What the task requires
For this exercise, please reproduce the records below word for word, from the first line through the line with "export CAP_MARGIN = 20".
== Segment start ==
[flow/config.mk]
export PLATFORM = sky130hd
export DESIGN_NAME = saw2sin
export DESIGN_NICKNAME = saw2sin
export VERILOG_FILES = /design/flow/design.v
export SDC_FILE = /design/flow/constraint.sdc
export NUM_CORES = 4
export LEC_CHECK = 0
export ABC_AREA = 1
export CAP_MARGIN = 20
export CORE_MARGIN = 2
export CORE_UTILIZATION = 67
export SLEW_MARGIN = 20
[flow/design.v]
`default_nettype none
module cordic
( input  var [15:0] i_qph  
, output var [15:0] o_sin  
);
logic [15:0] i_x;
logic [15:0] i_y;
always_comb i_x = i_qph[15] ? 16'h0000 : 16'hDBD9;
always_comb i_y = i_qph[15] ? 16'hDBD9 : 16'h0000;
logic [22:0] cordic_angle [0:18];
always_comb cordic_angle[ 0] = 23'h25C80A;  
always_comb cordic_angle[ 1] = 23'h13F670;  
always_comb cordic_angle[ 2] = 23'h0A2223;  
always_comb cordic_angle[ 3] = 23'h05161A;  
always_comb cordic_angle[ 4] = 23'h028BAF;  
always_comb cordic_angle[ 5] = 23'h0145EC;  
always_comb cordic_angle[ 6] = 23'h00A2F8;  
always_comb cordic_angle[ 7] = 23'h00517C;  
always_comb cordic_angle[ 8] = 23'h0028BE;  
always_comb cordic_angle[ 9] = 23'h00145F;  
always_comb cordic_angle[10] = 23'h000A2F;  
always_comb cordic_angle[11] = 23'h000517;  
always_comb cordic_angle[12] = 23'h00028B;  
always_comb cordic_angle[13] = 23'h000145;  
always_comb cordic_angle[14] = 23'h0000A2;  
always_comb cordic_angle[15] = 23'h000051;  
always_comb cordic_angle[16] = 23'h000028;  
always_comb cordic_angle[17] = 23'h000014;  
always_comb cordic_angle[18] = 23'h00000A;  
/*verilator lint_off UNOPTFLAT*/
logic [18:0] x [0:19];
logic [18:0] y [0:19];
logic [22:0] p [0:19];
/*verilator lint_on UNOPTFLAT*/
always_comb x[0] = {1'b0, i_x, {2{1'b0}}};
always_comb y[0] = {1'b0, i_y, {2{1'b0}}};
always_comb p[0] = {i_qph, {7{1'b0}}};
/*verilator lint_off ALWCOMBORDER*/
for (genvar i = 0; i < 19; i = i + 1) begin: l_cordic_steps
  always_comb
    if (p[i][22]) begin
      x[i+1] = x[i] + (y[i] >>> (i+1));
      y[i+1] = y[i] - (x[i] >>> (i+1));
      p[i+1] = p[i] + cordic_angle[i];
    end else begin
      x[i+1] = x[i] - (y[i] >>> (i+1));
      y[i+1] = y[i] + (x[i] >>> (i+1));
      p[i+1] = p[i] - cordic_angle[i];
    end
end
/*verilator lint_on ALWCOMBORDER*/
always_comb
  if (i_qph > 16'd65508)   o_sin = 16'hFFFE;
  else if (i_qph < 16'd32) o_sin = i_qph + (i_qph >> 1);
  else                     o_sin = y[19][17:2];
endmodule
`default_nettype none
module saw2sin
( input  var        i_clk
, input  var [15:0] i_saw
, output var [15:0] o_sin
);
logic invert;
always_comb invert = i_saw[15];
logic reverse;
always_comb reverse = i_saw[14];
logic [15:0] qsaw;
always_comb qsaw = reverse
  ? {~i_saw[13:0], 2'b11}  
  : {i_saw[13:0], 2'b01};  
logic [15:0] qsin;
cordic cordic
( .i_qph (qsaw)
, .o_sin (qsin)
);
logic [16:0] sin;
always_ff @(posedge i_clk) sin <= reverse
  ? (invert ? ~{1'b1, qsin[15:0]}           
            : {1'b1, qsin[15:0]} + 17'd1)   
  : (invert ? ~{1'b1, qsin[15:0]} + 17'd2   
            : {1'b1, qsin[15:0]} + 17'd0);  
always_comb o_sin = sin[16:1];
endmodule
[flow/constraint.sdc]
create_clock -name core_clock -period 78.7 [get_ports {i_clk}]
set_input_delay 15.7400 -clock core_clock [delete_from_list [all_inputs] [get_ports {i_clk}]]
set_output_delay 15.7400 -clock core_clock [all_outputs]
set_load 0.01 [all_outputs]
[flow/run.sh]
#!/bin/bash
# the make line also repeats each setting of config.mk as NAME=value (left out here)
make -C /OpenROAD-flow-scripts/flow DESIGN_CONFIG=/design/flow/config.mk WORK_HOME=/design/flow/orfs CLKGATE_MAP_FILE= finish
==> results of run 1 <==
## area by class of cell
class,count,area [um^2]
fillers,6196,20200
well taps,864,1080
flip-flops and latches,16,320
repair buffers,46,425
inverters,1176,4430
multi-input cells,5541,39200
clock buffers,4,88.8
## routing by layer
layer	global-route usage (%)	up-vias
met4	7.34	0
met1	42.3	19424
met3	1.31	150
met5	0	-
li1	-	22516
met2	58.4	789
## per-stage QoR
stage	hold WS, ns	worst slack [ns]
3_5_place_dp	16.48	9.04
3_3_place_gp	16.48	10.35
2_1_floorplan	16.04	15.02
4_1_cts	16.41	9.06
6_report	16.41	8.82
5_1_grt	16.48	2.62
==> flow_metrics.tcl, run 1 <==
# collected from the flow reports
set metrics [dict create \
    wl_met3_um 4000 \
    dr_wl_met2_um 53500 \
    portBuffers 32 \
    path_common_cell "nand2_1" \
    crit_start "i_saw[14]" \
    drtIter0Drc 2580 \
    grt_antenna_before_repair 0 \
    synth-main-ff-cell "dfxtp_1" \
    cts_setup_buffers 0 \
    grt_pass1_vias 40171 \
    cp-endpoint "sin[13]$_DFF_P_" \
    yosysWarningCount 6 \
    cts_htree_levels 1 \
    synth_cell_type_count 77 \
    cts_resized 0 \
    synth_top_area_share_pct 26.3 \
    whs_path_depth 5 \
    syn_area_per_cell_um2 6.54 \
    maxSlewViolCount 0 \
    final_core_util_pct 69.3 \
    area_delta_synth_final_pct 2.60 \
    whs_endpoint "sin[16]$_DFF_P_" \
    chip_area_um2 68400 \
    routabilityCongestion 0.976 \
    async_flop_share_pct 0 \
    netlist_area_um2 44400 \
    tightest_slew_ns 1.07 \
    yosysMostFrequentCell "inv_1" \
    placementRows 94 \
    crit_path_top_delay_cell "clkinv_1" \
    hold_viol_final 0 \
    nNetsFinal 7769 \
    dr_total_vias 42879 \
    crit_type "in -> reg" \
    crit_cells 323 \
    overflow 0 \
    path_max_fanout 39 \
    fp.dieH_um 261 \
    cp-start-kind "input pin" \
    fa_ha_area_share_pct 27.9 \
    mux_share_pct 0 \
    ys_top_logic_family "adder cells" \
    hold_buffers 0 \
    root_buffer "clkbuf_16" \
    ys_seq_share_pct 0.721 \
    cp_num_buf_inv 38 \
    synthTopCellsByCount "1,142 x inv_1, 1,016 x nand2_1, 933 x ha_1, 831 x a21oi_1, 729 x xor2_1" \
    antennaDiodeCount 0 \
    vias_per_cell 5.61 \
    fp_util_pct 67.6 \
    synth_flops 16 \
    cts.sinks 16 \
    fmax_mhz 14.3 \
    drc 0 \
    dr.pass1.iters 7 \
    dp_hpwl_um 98800 \
    syn-num-nets 7774 \
    core_um2 65700 \
    syn_inst 6789 \
    cts_tree "done" \
    met1_length_um 52900 \
    status "timing/DRC/antenna clean" \
    drv_cap 0 \
    crit_arrival_ns 70.03 \
    tool_warnings 52 \
    fin_crit_ns 69.88 \
    ys_area_um2 44400 \
    die_w_um 261 \
    synth_stat.cells 6789 \
    top_layer_used "met4" \
    end_kind "register" \
    slew-limit-headroom_pct 28.6 \
    finalSetupTns_ns 0 \
    required_ns 78.85 \
    top_cells_by_area "ha_1 26%, xor2_1 14%, inv_1 9.6%, a21oi_1 9.4%, nand2_1 8.6%" \
    holdCritStartpoint "i_saw[14]" \
    place_area_um2 45500 \
    edf_count 0 \
    final_cells 7647 \
    routed_wl_um 113000 \
    design_area_um2 45600 \
    top_level_ports 33 \
    ys_sh_simple_pct 23.2 \
    track_usage_pct 32.3 \
    dp_cells 7643 \
    grt_max_degree 47 \
    synthXorXnorAreaFrac_pct 18.2 \
    cts_buffer_depth 2 \
    setup_viol 0 \
    critPathMaxStageDelay_ns 0.95 \
    yosysTopAreaCell "ha_1" \
    ant_nets 0 \
    yosys.area_share.aoi_pct 19.0 \
    critical_path.top_delay_family "AND-OR/OR-AND gates" \
    wl_per_cell_um 14.8 \
    grt_pass1_wl_um 188000 \
    cts-buffers-inserted 3 \
    rsz0062_at_grt "false" \
    hp-class "in -> reg" \
    min_period_over_period_pct 88.8 \
    path_clk_slew_ns 0.05 \
]
==> inputs of run 2 (changes only) <==
- CAP_MARGIN: 20 -> 10
- CELL_PAD_IN_SITES_DETAIL_PLACEMENT: unset -> 0
- CORE_UTILIZATION: 67 -> 65
- CTS_CLUSTER_DIAMETER: unset -> 359
- CTS_CLUSTER_SIZE: unset -> 85
- GPL_ROUTABILITY_DRIVEN: unset -> 0
- GPL_TIMING_DRIVEN: unset -> 1
- MAX_ROUTING_LAYER: unset -> met4
- PLACE_DENSITY_LB_ADDON: unset -> 0.04
- SETUP_SLACK_MARGIN: unset -> 2.98
- TNS_END_PERCENT: unset -> 45
- clock period: 78.7 -> 58.5 ns (I/O delays scaled with it)
==> flow_metrics.tcl, run 2 <==
# collected from the flow reports
set metrics [dict create \
    chip_area_um2 70500 \
    hp-class "in -> reg" \
    ys_seq_share_pct 0.721 \
    edf_count 0 \
    drc 0 \
    cp-endpoint "sin[15]$_DFF_P_" \
    grtUsageMet2_pct 59.0 \
    ys_top_logic_family "adder cells" \
    status "timing/DRC/antenna clean" \
    cts_htree_levels 1 \
    root_buffer "clkbuf_16" \
    grt_use_met3_pct 1.39 \
    grt_pass1_vias 42621 \
    synth_flops 16 \
    async_flop_share_pct 0 \
    slew-limit-headroom_pct 22.2 \
    cts.sinks 16 \
    yosysTopAreaCell "ha_1" \
    ys_area_um2 44400 \
    ant_nets 0 \
    crit_type "in -> reg" \
    cts_buffer_depth 2 \
    crit_start "i_saw[10]" \
    n_fill_cell 5094 \
    wl_per_cell_um 15.7 \
    hold_viol_final 0 \
    grt_pass1_wl_um 197000 \
    tool_warnings 51 \
    routed_wl_um 128000 \
    dp_cells 7796 \
    core_um2 67400 \
    synth-main-ff-cell "dfxtp_1" \
    whs_endpoint "sin[2]$_DFF_P_" \
    nNetsFinal 8242 \
    netlist_area_um2 44400 \
    vias_per_cell 5.70 \
    dr_total_vias 46366 \
    min_period_over_period_pct 95.4 \
    cts_tree "done" \
    grt_max_degree 38 \
    synth_cell_type_count 77 \
    drv_cap 0 \
    fp.dieH_um 265 \
    top_level_ports 33 \
    maxSlewViolCount 0 \
    syn-num-nets 7774 \
    ys_sh_simple_pct 23.2 \
    dr.pass1.iters 8 \
    design_area_um2 52800 \
    cts-buffers-inserted 3 \
    placementRows 95 \
    fmax_mhz 17.9 \
    fin_crit_ns 55.79 \
    dp_hpwl_um 98700 \
    mux_share_pct 0 \
    antennaDiodeCount 0 \
    setup_viol 0 \
    cp_num_buf_inv 34 \
    top_cells_by_area "ha_1 26%, xor2_1 14%, inv_1 9.6%, a21oi_1 9.4%, nand2_1 8.6%" \
    required_ns 58.64 \
    logic_area_um2 42700 \
    end_kind "register" \
    finalSetupTns_ns 0 \
    area_delta_synth_final_pct 18.9 \
    crit_cells 310 \
    yosysMostFrequentCell "inv_1" \
    portBuffers 32 \
    top_usage_layer "met2" \
    critPathMaxStageDelay_ns 0.53 \
    fa_ha_area_share_pct 27.9 \
    drtIter0Drc 3221 \
    crit_arrival_ns 55.94 \
    path_common_cell "nand2_1" \
    whs_path_depth 4 \
    tightest_slew_ns 1.17 \
    synthTopCellsByCount "1,142 x inv_1, 1,016 x nand2_1, 933 x ha_1, 831 x a21oi_1, 729 x xor2_1" \
    yosysWarningCount 6 \
    die_w_um 265 \
    synth_stat.cells 6789 \
    yosys.area_share.aoi_pct 19.0 \
    syn_area_per_cell_um2 6.54 \
    synthXorXnorAreaFrac_pct 18.2 \
    track_usage_pct 33.4 \
    overflow 0 \
    place_area_um2 46600 \
    synth_top_area_share_pct 26.3 \
    path_clk_slew_ns 0.05 \
    path_max_fanout 9 \
    syn_inst 6789 \
    cp-start-kind "input pin" \
    critical_path.top_delay_family "AND-OR/OR-AND gates" \
    grt.met1_usage_pct 41.7 \
    grt_antenna_before_repair 0 \
    crit_path_top_delay_cell "clkdlybuf4s50_1" \
    final_cells 8129 \
    fp_util_pct 65.9 \
    flop_area_um2 320 \
    holdCritStartpoint "i_saw[14]" \
    hold_slack_ns 12.11 \
    rsz0062_at_grt "true" \
]
-- run 2: layout make-up --
type | instances | share of cell area, %
Multi-Input combinational cell | 5542 | 80.8
Sequential cell | 16 | 0.606
Timing Repair inverter | 1 | 0.00947
Timing Repair Buffer | 517 | 7.92
Inverter | 1176 | 8.45
Tap cell | 873 | 2.07
Clock buffer | 4 | 0.168
-- run 2: layer usage --
layer	routed length, um	part of all wire [%]
met1	54700	43
met4	4490	3.5
met5	0	0
met3	6270	4.9
met2	62400	49
-- run 2: repair_timing --
action                                  4_1_cts  5_1_grt
endpoints found under the setup margin       16       16
gates resized                               225      589
hold buffers                                  0        0
pin swaps                                   160      367
hold endpoints to repair                      0        0
gates cloned                                  3        2
setup buffers                               151      173
-- run 2: stage by stage --
step | setup WS [ns] | util, %
2_1_floorplan | 2.99 | -
3_3_place_gp | -0.441 | 69.2
3_5_place_dp | -1.25 | 69.2
4_1_cts | 3.02 | 72.6
5_1_grt | -0.554 | 78.4
6_report | 2.71 | 78.4
==> inputs of run 3 (changes only) <==
- CAP_MARGIN: 10 -> 20
- CELL_PAD_IN_SITES_DETAIL_PLACEMENT: 0 -> unset
- CORE_ASPECT_RATIO: unset -> 1.42
- CORE_UTILIZATION: 65 -> 72
- CTS_CLUSTER_DIAMETER: 359 -> 338
- CTS_CLUSTER_SIZE: 85 -> 95
- GPL_ROUTABILITY_DRIVEN: 0 -> unset
- GPL_TIMING_DRIVEN: 1 -> unset
- MAX_ROUTING_LAYER: met4 -> unset
- PLACE_DENSITY: unset -> 0.43
- PLACE_DENSITY_LB_ADDON: 0.04 -> unset
- SETUP_SLACK_MARGIN: 2.98 -> unset
- TNS_END_PERCENT: 45 -> 20
- clock period: 58.5 -> 56.8 ns (I/O delays scaled with it)
==> flow_metrics.tcl, run 3 <==
# collected from the flow reports
set metrics [dict create \
    yosys.area_share.aoi_pct 19.0 \
    design_area_um2 54400 \
    crit_cells 294 \
    cts-buffers-inserted 3 \
    grt_pass1_vias 44828 \
    cts_buffer_depth 2 \
    die_w_um 212 \
    core_um2 61100 \
    yosysMostFrequentCell "inv_1" \
    critPathMaxStageDelay_ns 0.59 \
    portBuffers 32 \
    synth_top_area_share_pct 26.3 \
    end_kind "register" \
    edf_count 0 \
    n_fill_cell 3164 \
    holdCritStartpoint "i_saw[14]" \
    yosysWarningCount 6 \
    synth_cell_type_count 77 \
    whs_endpoint "sin[2]$_DFF_P_" \
    slew-limit-headroom_pct 17.6 \
    track_usage_pct 37.1 \
    syn-num-nets 7774 \
    hold_buffers 0 \
    crit_start "i_saw[14]" \
    placementRows 108 \
    path_common_cell "a21oi_1" \
    cp_num_buf_inv 40 \
    maxSlewViolCount 0 \
    drc 0 \
    wl_per_cell_um 20.2 \
    path_clk_slew_ns 0.05 \
    layout_setup_ws_ns -2.76 \
    crit_type "in -> reg" \
    top_cells_by_area "ha_1 26%, xor2_1 14%, inv_1 9.6%, a21oi_1 9.4%, nand2_1 8.6%" \
    mux_share_pct 0 \
    drtIter0Drc 5090 \
    violations "negative setup slack" \
    synthTopCellsByCount "1,142 x inv_1, 1,016 x nand2_1, 933 x ha_1, 831 x a21oi_1, 729 x xor2_1" \
    top_level_ports 33 \
    dr.pass1.iters 10 \
    async_flop_share_pct 0 \
    whs_path_depth 6 \
    logic_area_um2 43600 \
    setup_viol 16 \
    critical_path.top_delay_family "AND-OR/OR-AND gates" \
    tool_warnings 53 \
    crit_arrival_ns 59.69 \
    min_period_over_period_pct 105 \
    fp.dieH_um 300 \
    hp-class "in -> reg" \
    cts.sinks 16 \
    overflow 0 \
    yosysTopAreaCell "ha_1" \
    hold_viol_final 0 \
    tightest_slew_ns 1.23 \
    fp_util_pct 72.7 \
    ys_sh_simple_pct 23.2 \
    synthXorXnorAreaFrac_pct 18.2 \
    root_buffer "clkbuf_16" \
    fmax_mhz 16.8 \
    ant_nets 0 \
    cp-endpoint "sin[14]$_DFF_P_" \
    grt_antenna_before_repair 11 \
    synth_stat.cells 6789 \
    ys_top_logic_family "adder cells" \
    drv_cap 0 \
    status "complete, but fails checks" \
    synth-main-ff-cell "dfxtp_1" \
    crit_path_top_delay_cell "xor2_2" \
    grt_max_degree 37 \
    dr_total_vias 52442 \
    fin_crit_ns 59.56 \
    netlist_area_um2 44400 \
    ys_seq_share_pct 0.721 \
    area_delta_synth_final_pct 22.4 \
    nNetsFinal 8326 \
    cts_tree "done" \
    ys_area_um2 44400 \
    vias_per_cell 6.42 \
    fa_ha_area_share_pct 27.9 \
    grt_pass1_wl_um 198000 \
    flop_area_um2 320 \
    routabilityCongestion 1.07 \
    required_ns 56.93 \
    routed_wl_um 165000 \
    rsz0062_at_grt "true" \
    place_area_um2 47400 \
    chip_area_um2 63700 \
    syn_area_per_cell_um2 6.54 \
    cts_htree_levels 1 \
    synth_flops 16 \
    path_max_fanout 9 \
    dp_hpwl_um 104000 \
    cp-start-kind "input pin" \
    syn_inst 6789 \
]
## run 3: cell type report
type	count	share of cell area (%)
Sequential cell	16	0.589
Multi-Input combinational cell	5543	80.2
Inverter	1176	8.21
Clock buffer	3	0.138
Tap cell	825	1.90
Timing Repair inverter	1	0.00921
Timing Repair Buffer	600	8.93
Antenna cell	1	0.00460
## run 3: routing by layer
layer	global-route usage, %	share of wire, %	up-vias
li1	-	-	23601
met4	28.4	12	18
met5	0	0.080	-
met3	4.20	9.8	1693
met2	71.4	46	3450
met1	35.5	32	23680
## run 3: through the flow
stage | hold WS (ns) | TNS (ns) | util, % | std cells | worst slack [ns]
4_1_cts | 12.14 | 0 | 79.0 | 7896 | 0.00562
3_5_place_dp | 12.10 | -46.97 | 77.7 | 7865 | -3.20
3_3_place_gp | 12.10 | -35.31 | 77.7 | 7865 | -2.44
5_1_grt | 11.97 | -81.68 | 89.0 | 8164 | -5.87
6_report | 11.94 | -34.02 | 89.0 | 8165 | -2.76
2_1_floorplan | 11.66 | 0 | - | 6789 | 0.0244
## run 3: repair_timing
action,in CTS,in global routing
cloned,1,6
endpoints found under the setup margin,16,16
buffers inserted,27,262
gates resized,118,908
pin swaps,32,543
==> inputs of run 4 (changes only) <==
- ABC_AREA: 1 -> 0
- CAP_MARGIN: 20 -> 10
- CELL_PAD_IN_SITES_DETAIL_PLACEMENT: unset -> 0
- CORE_ASPECT_RATIO: 1.42 -> unset
- CORE_UTILIZATION: 72 -> 71
- CTS_CLUSTER_DIAMETER: 338 -> unset
- CTS_CLUSTER_SIZE: 95 -> 75
- GPL_ROUTABILITY_DRIVEN: unset -> 0
- GPL_TIMING_DRIVEN: unset -> 1
- PLACE_DENSITY: 0.43 -> unset
- PLACE_DENSITY_LB_ADDON: unset -> 0.04
- SETUP_SLACK_MARGIN: unset -> 2.98
- TNS_END_PERCENT: 20 -> 65
- clock period: 56.8 -> 77.4 ns (I/O delays scaled with it)
==> flow_metrics.tcl, run 4 <==
# collected from the flow reports
set metrics [dict create \
    status "timing/DRC/antenna clean" \
    synth-main-ff-cell "dfxtp_1" \
    holdCritStartpoint "i_saw[14]" \
    grt_max_degree 53 \
    required_ns 77.57 \
    cts.sinks 16 \
    top_cells_by_area "ha_1 26%, xnor2_1 12%, a21oi_1 7.2%, xor2_1 5.7%, inv_1 4.9%" \
    ant_nets 0 \
    cp-start-kind "input pin" \
    yosys.area_share.aoi_pct 29.1 \
    yosysTopAreaCell "ha_1" \
    setup_viol 0 \
    syn_area_per_cell_um2 7.28 \
    syn_inst 6061 \
    hold_slack_ns 15.84 \
    crit_cells 300 \
    netlist_area_um2 44100 \
    nNetsFinal 7087 \
    finalSetupTns_ns 0 \
    drtIter0Drc 3061 \
    cts_htree_levels 1 \
    ys_area_um2 44100 \
    fp_util_pct 71.7 \
    rsz0062_at_grt "false" \
    wl_per_cell_um 17.1 \
    overflow 0 \
    critical_path.top_delay_family "AND-OR/OR-AND gates" \
    slew-limit-headroom_pct 32.7 \
    placementRows 91 \
    hp-class "in -> reg" \
    fmax_mhz 14.1 \
    maxSlewViolCount 0 \
    routed_wl_um 119000 \
    synth_cell_type_count 126 \
    dr_total_vias 43244 \
    cts_tree "done" \
    synth_flops 16 \
    root_buffer "clkbuf_16" \
    core_um2 61600 \
    grt_pass1_wl_um 188000 \
    path_max_fanout 35 \
    die_w_um 253 \
    grt_pass1_vias 39759 \
    area_delta_synth_final_pct 6.42 \
    fa_ha_area_share_pct 28.2 \
    synth_stat.cells 6061 \
    ys_sh_simple_pct 15.8 \
    crit_arrival_ns 71.18 \
    min_period_over_period_pct 91.7 \
    tool_warnings 50 \
    crit_path_top_delay_cell "or4_1" \
    cp-endpoint "sin[15]$_DFF_P_" \
    fp.dieH_um 253 \
    async_flop_share_pct 0 \
    chip_area_um2 64200 \
    dp_slack_ns 0.204 \
    end_kind "register" \
    synthTopCellsByCount "933 x ha_1, 639 x a21oi_1, 624 x xnor2_1, 577 x inv_1, 473 x nor2_1" \
    antennaDiodeCount 0 \
    whs_path_depth 3 \
    yosysWarningCount 6 \
    n_fill_cell 4893 \
    path_clk_slew_ns 0.05 \
    whs_endpoint "sin[1]$_DFF_P_" \
    track_usage_pct 34.3 \
    tightest_slew_ns 0.997 \
    cts_buffer_depth 2 \
    fin_crit_ns 71.01 \
    synthXorXnorAreaFrac_pct 19.2 \
    dr.pass1.iters 6 \
    final_core_util_pct 76.2 \
    dp_hpwl_um 96900 \
    critPathMaxStageDelay_ns 0.60 \
    edf_count 0 \
    ys_top_logic_family "AND-OR/OR-AND gates" \
    cts-buffers-inserted 3 \
    crit_start "i_saw[6]" \
    hold_viol_final 0 \
    syn-num-nets 7046 \
    cp_num_buf_inv 19 \
    yosysMostFrequentCell "ha_1" \
    ys_seq_share_pct 0.726 \
    synth_top_area_share_pct 26.4 \
    layout_setup_ws_ns 6.39 \
    mux_share_pct 0.760 \
    drc 0 \
    vias_per_cell 6.23 \
    drv_cap 0 \
    portBuffers 32 \
    grt_antenna_before_repair 0 \
    crit_type "in -> reg" \
    top_level_ports 33 \
]
run 4: final cells by class:
class                   instances  area, um^2  share of cell area [%]
multi-input cells            5356       42000                    89.5
inverters                     589        2250                    4.79
repair buffers                135        1220                    2.61
well taps                     837        1050                    2.23
flip-flops and latches         16         320                   0.682
clock buffers                   4        88.8                   0.189
repair inverters                1        5.00                  0.0107
run 4: layer usage:
metal,track usage (%),up-vias,share of wire [%]
met5,0,-,0
met4,12.8,0,4.0
met3,2.04,330,5.0
met2,59.7,1344,47
met1,44.4,19901,44
li1,-,21669,-
run 4: repair_timing:
item                                    in CTS  in global routing
endpoints found under the setup margin      16                 16
pin swaps                                    2                 31
cloned                                       0                  7
hold buffers                                 0                  0
buffers inserted                             4                 66
gates resized                               28                239
run 4: metrics by stage:
| step | area, um^2 | instances |
|---|---|---|
| final | 47000 | 6938 |
| after global routing | 47000 | 6938 |
| after CTS | 45500 | 6865 |
| after detailed placement | 45200 | 6857 |
| after global placement | 45200 | 6857 |
| after floorplan | 44100 | 6061 |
== Segment end ==
Reply to the task
[flow/config.mk]
export PLATFORM = sky130hd
export DESIGN_NAME = saw2sin
export DESIGN_NICKNAME = saw2sin
export VERILOG_FILES = /design/flow/design.v
export SDC_FILE = /design/flow/constraint.sdc
export NUM_CORES = 4
export LEC_CHECK = 0
export ABC_AREA = 1
export CAP_MARGIN = 20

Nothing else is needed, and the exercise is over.